Kingdom Come - Entwickler hatten zu wenig Zeit



  • Am 13. Februar 2018 kam das Mittelalter-Rollenspiel Kingdom Come: Deliverance auf den Markt und verkauft sich seit diesem Tag ziemlich gut. Doch auch wenn es schon viel Lob für das Werk von Warhorse Studios gab, sind die Entwickler nicht gänzlich zufrieden. Das machte vor kurzem auch der Produzent Martin Klima im offiziellen Forum klar.

    So gab er ganz offen und ehrlich zu, dass er sich am Ende der Entwicklung etwas mehr Zeit gewünscht hätte, um Kingdom Come: Deliverance weiter zu optimieren. Auf diese Weise hätten er und sein Team das Spiel noch mehr in Richtung einer "Triple A"-Produktion bringen können - was es seiner Meinung nach keinesfalls ist.

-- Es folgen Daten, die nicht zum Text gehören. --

**config.mk**
```make
export PLATFORM = sky130hd
export DESIGN_NAME = yurut_birimi
export DESIGN_NICKNAME = d
export VERILOG_FILES = /design/src/rtl/amb_pkg.sv /design/src/rtl/amb_kod_cozucu.sv /design/src/rtl/aritmetik_mantik_birimi.sv /design/src/rtl/toplayici.sv /design/src/rtl/yurut_birimi.sv
export VERILOG_INCLUDE_DIRS = /design/src /design/src/rtl
export SDC_FILE = /design/constraint.sdc
export NUM_CORES = 1
export LEC_CHECK = 0
export ABC_AREA = 1
export BUFFER_PORTS_ARGS = -buffer_cell sky130_fd_sc_hd__buf_2
export CORE_MARGIN = 2
export CORE_UTILIZATION = 49
export DETAILED_ROUTE_END_ITERATION = 12
export PLACE_DENSITY_LB_ADDON = 0.3
export SETUP_SLACK_MARGIN = 0.15
export SYNTH_ARGS = -nofsm -noshare
export SYNTH_HDL_FRONTEND = slang
export SYNTH_SLANG_ARGS = --single-unit
```
**constraint.sdc**
```tcl
create_clock -name clk_i -period 4 [get_ports clk_i]
set_input_delay 0.4 -clock clk_i [delete_from_list [all_inputs] [get_ports clk_i]]
set_output_delay 0.4 -clock clk_i [all_outputs]
set_load 0.02 [all_outputs]
```
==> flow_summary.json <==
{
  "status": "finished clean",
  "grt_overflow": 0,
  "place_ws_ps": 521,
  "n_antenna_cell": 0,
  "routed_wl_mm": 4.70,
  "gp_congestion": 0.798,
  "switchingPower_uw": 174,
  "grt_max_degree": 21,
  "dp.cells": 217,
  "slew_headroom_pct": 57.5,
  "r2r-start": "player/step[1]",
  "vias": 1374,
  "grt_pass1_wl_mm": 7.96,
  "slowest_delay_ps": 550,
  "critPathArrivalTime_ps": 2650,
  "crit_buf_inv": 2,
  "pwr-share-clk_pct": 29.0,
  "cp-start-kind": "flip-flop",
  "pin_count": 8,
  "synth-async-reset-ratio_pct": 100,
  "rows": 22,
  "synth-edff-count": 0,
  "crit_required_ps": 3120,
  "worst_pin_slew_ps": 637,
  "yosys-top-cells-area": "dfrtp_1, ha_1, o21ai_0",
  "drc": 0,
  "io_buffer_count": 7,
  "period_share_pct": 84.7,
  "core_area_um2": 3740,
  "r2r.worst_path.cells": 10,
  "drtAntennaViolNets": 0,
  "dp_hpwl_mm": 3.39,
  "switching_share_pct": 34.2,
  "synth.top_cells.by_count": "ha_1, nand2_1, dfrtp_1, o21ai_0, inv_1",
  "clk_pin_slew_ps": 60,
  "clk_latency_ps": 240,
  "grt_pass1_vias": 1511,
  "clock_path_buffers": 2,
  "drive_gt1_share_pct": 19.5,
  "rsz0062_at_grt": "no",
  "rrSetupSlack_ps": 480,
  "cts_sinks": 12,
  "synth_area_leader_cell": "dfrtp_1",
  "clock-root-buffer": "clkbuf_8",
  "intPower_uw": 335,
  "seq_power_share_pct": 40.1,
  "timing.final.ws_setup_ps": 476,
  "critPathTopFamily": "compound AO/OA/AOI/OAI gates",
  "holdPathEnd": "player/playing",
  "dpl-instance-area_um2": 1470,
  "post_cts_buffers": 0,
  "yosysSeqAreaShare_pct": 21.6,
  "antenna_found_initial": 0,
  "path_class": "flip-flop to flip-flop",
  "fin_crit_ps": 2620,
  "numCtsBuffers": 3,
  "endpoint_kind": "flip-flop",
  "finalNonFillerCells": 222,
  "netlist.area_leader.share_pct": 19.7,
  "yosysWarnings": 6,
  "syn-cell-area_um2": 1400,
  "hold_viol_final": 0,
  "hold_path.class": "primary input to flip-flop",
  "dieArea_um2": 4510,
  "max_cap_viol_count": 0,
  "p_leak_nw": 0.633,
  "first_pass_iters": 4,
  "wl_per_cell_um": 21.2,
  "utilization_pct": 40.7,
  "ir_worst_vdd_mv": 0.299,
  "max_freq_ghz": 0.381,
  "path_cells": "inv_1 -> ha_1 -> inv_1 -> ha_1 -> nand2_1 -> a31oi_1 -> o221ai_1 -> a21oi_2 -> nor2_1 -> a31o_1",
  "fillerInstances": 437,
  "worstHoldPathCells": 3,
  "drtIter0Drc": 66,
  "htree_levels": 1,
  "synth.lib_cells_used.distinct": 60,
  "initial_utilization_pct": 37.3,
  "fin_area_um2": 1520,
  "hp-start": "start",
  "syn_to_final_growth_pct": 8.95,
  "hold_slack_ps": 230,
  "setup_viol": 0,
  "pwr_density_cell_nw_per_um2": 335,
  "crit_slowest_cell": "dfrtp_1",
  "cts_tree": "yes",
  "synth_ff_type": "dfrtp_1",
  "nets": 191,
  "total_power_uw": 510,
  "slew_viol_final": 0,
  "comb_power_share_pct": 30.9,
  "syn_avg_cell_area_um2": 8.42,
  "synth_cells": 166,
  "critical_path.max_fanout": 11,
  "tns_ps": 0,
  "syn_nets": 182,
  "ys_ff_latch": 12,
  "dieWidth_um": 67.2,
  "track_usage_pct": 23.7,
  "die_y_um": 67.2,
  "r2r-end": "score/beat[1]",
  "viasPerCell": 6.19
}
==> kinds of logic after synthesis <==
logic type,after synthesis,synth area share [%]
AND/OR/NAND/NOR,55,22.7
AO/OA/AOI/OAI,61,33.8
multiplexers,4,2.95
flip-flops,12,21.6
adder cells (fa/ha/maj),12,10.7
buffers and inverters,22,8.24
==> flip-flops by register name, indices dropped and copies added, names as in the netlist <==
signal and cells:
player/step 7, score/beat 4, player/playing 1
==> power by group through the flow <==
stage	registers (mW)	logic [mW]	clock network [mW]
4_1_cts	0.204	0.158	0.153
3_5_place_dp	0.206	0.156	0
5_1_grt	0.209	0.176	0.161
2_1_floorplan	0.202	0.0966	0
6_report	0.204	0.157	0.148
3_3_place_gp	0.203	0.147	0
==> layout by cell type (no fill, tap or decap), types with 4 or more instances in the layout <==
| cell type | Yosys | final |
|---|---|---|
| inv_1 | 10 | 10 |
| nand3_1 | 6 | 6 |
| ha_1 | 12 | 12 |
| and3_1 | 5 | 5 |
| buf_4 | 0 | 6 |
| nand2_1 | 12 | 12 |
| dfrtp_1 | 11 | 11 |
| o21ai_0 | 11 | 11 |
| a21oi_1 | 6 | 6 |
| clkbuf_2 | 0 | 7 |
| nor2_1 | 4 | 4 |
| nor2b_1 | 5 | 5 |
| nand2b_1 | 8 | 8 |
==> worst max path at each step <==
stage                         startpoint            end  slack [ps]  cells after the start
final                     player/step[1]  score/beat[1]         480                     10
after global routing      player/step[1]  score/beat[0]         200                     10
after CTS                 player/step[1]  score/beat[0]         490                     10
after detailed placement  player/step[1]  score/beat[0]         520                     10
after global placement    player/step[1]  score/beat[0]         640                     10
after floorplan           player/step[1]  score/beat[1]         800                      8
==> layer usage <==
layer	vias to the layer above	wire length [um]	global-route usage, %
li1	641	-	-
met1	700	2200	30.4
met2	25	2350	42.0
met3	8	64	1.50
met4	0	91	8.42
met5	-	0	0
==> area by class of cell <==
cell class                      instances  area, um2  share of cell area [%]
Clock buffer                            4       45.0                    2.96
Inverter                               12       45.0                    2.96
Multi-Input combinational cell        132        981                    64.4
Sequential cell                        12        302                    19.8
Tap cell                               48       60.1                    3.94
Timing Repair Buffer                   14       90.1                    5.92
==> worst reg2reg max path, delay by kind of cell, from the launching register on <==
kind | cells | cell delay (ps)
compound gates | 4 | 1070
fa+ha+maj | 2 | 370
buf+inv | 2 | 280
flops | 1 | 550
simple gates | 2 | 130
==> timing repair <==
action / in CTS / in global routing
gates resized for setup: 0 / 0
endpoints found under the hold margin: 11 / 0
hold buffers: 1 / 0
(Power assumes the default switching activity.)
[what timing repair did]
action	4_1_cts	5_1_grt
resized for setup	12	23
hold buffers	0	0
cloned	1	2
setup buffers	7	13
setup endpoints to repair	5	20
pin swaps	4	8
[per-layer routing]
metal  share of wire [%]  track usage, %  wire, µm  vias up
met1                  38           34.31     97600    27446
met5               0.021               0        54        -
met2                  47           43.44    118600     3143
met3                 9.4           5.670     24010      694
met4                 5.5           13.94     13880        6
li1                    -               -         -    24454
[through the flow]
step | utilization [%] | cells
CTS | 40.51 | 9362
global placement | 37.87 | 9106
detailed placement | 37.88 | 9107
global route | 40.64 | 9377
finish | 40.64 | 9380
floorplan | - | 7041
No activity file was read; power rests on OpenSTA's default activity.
## config.mk

```make
export PLATFORM = sky130hd
export DESIGN_NAME = pong_top
export DESIGN_NICKNAME = d
export VERILOG_FILES = /design/src/hdl/pong_pkg.sv /design/src/hdl/ball_motion.sv /design/src/hdl/draw_sequencer.sv /design/src/hdl/paddle_motion.sv /design/src/hdl/pixel_mux.sv /design/src/hdl/pong_top.sv /design/src/hdl/rect_raster.sv
export VERILOG_INCLUDE_DIRS = /design/src /design/src/hdl
export SDC_FILE = /design/constraint.sdc
export NUM_CORES = 1
export LEC_CHECK = 0
export CORE_MARGIN = 5
export CORE_UTILIZATION = 30
export CTS_BUF_LIST = sky130_fd_sc_hd__clkbuf_8
export CTS_CLUSTER_DIAMETER = 50
export DETAILED_ROUTE_END_ITERATION = 7
export DONT_BUFFER_PORTS = 1
export PLACE_DENSITY = 0.41
export SLEW_MARGIN = 20
export SYNTH_ARGS = -nofsm -noshare
export SYNTH_HDL_FRONTEND = slang
export SYNTH_SLANG_ARGS = --single-unit
```

## constraint.sdc

```tcl
create_clock -name clock -period 8.3 [get_ports clock]
set_input_delay 1.245 -clock clock [delete_from_list [all_inputs] [get_ports clock]]
set_output_delay 1.245 -clock clock [all_outputs]
set_load 0.01 [all_outputs]
```
==> src/verilog/wb_bus_if.sv <==
`timescale 1ns/1ps

interface wb_bus_if;

    import soc_pkg::*;

    // Request side
    logic     cyc;
    logic     stb;
    logic     we;
    wb_addr_t adr;
    wb_data_t dat_w;
    wb_sel_t  sel;

    // Response side
    wb_data_t dat_r;
    logic     ack;
    logic     err;

    modport master (
        output cyc, stb, we, adr, dat_w, sel,
        input  dat_r, ack, err
    );

    modport slave (
        input  cyc, stb, we, adr, dat_w, sel,
        output dat_r, ack, err
    );

endinterface : wb_bus_if
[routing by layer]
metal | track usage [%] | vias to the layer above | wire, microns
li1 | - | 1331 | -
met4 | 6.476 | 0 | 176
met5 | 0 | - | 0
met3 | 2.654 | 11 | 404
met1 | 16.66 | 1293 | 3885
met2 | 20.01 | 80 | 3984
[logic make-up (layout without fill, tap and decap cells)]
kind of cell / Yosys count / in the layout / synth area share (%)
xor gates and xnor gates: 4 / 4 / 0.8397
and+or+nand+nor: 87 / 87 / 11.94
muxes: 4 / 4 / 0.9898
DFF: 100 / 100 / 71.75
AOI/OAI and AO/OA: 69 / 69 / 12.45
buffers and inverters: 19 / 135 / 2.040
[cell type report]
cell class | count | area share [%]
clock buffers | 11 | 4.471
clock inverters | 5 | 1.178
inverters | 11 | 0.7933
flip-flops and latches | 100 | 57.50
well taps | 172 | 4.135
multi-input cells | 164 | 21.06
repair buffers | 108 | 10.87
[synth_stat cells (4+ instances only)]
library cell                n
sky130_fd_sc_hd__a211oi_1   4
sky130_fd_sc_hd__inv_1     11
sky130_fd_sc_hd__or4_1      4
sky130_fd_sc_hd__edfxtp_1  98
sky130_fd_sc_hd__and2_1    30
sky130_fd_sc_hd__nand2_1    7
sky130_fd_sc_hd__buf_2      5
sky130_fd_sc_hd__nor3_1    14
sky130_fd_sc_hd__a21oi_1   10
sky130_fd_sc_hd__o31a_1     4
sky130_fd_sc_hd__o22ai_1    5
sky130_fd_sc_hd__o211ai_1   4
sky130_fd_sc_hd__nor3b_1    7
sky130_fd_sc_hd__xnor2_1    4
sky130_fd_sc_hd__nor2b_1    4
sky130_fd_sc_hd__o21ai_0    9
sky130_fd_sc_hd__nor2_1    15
File: config.mk
export PLATFORM = sky130hd
export DESIGN_NAME = ls_core_top
export DESIGN_NICKNAME = d
export VERILOG_FILES = /design/src/cpu_pkg.sv /design/src/instr_decoder.sv /design/src/reg_file.sv /design/src/load_store.sv /design/src/wb_master.sv /design/src/core_control.sv /design/src/ls_core_top.sv
export SDC_FILE = /design/constraint.sdc
export NUM_CORES = 2
export LEC_CHECK = 0
export BUFFER_PORTS_ARGS = -buffer_cell sky130_fd_sc_hd__buf_2
export CORE_UTILIZATION = 30
export DETAILED_ROUTE_END_ITERATION = 8
export SETUP_SLACK_MARGIN = 0.02
export SKIP_LAST_GASP = 1
export SYNTH_ARGS = -nofsm -noshare
export SYNTH_HDL_FRONTEND = slang
export SYNTH_SLANG_ARGS = --single-unit
File: constraint.sdc
create_clock -name i_clk -period 10.4 [get_ports i_clk]
set_input_delay 2.6 -clock i_clk [delete_from_list [all_inputs] [get_ports i_clk]]
set_output_delay 2.6 -clock i_clk [all_outputs]
set_load 0.05 [all_outputs]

    "Ich denke nicht, dass KCD mit solchen Spielen wie Assassin's Creed oder Shadow of War konkurrieren kann. Wir haben schlicht und einfach nicht die Ressourcen, um ein Spiel dieses Kalibers zu entwickeln. Allerdings sehe ich es auch nicht als ein Indie-Spiel an. (...) Wir sehen einen Trend bei Indie-Spielen, die sowohl etwas origineller als auch weniger verzeihend sind: Aufgrund von begrenzten Budgets müssen sie in einem Format entstehen, das für die Entwicklung etwas einfacher ist. So sind beispielsweise viele von ihnen 2D-Plattformer oder Top Down Scrollers. KCD stellt einen Versuch dar, eine Brücke zu schlagen. Im Herzen ist es ein Indie-Spiel - mehr hardcore, fordernder und heftiger. Doch es hat die Grafik und Produktionsqualität eines Triple-A-Spiels."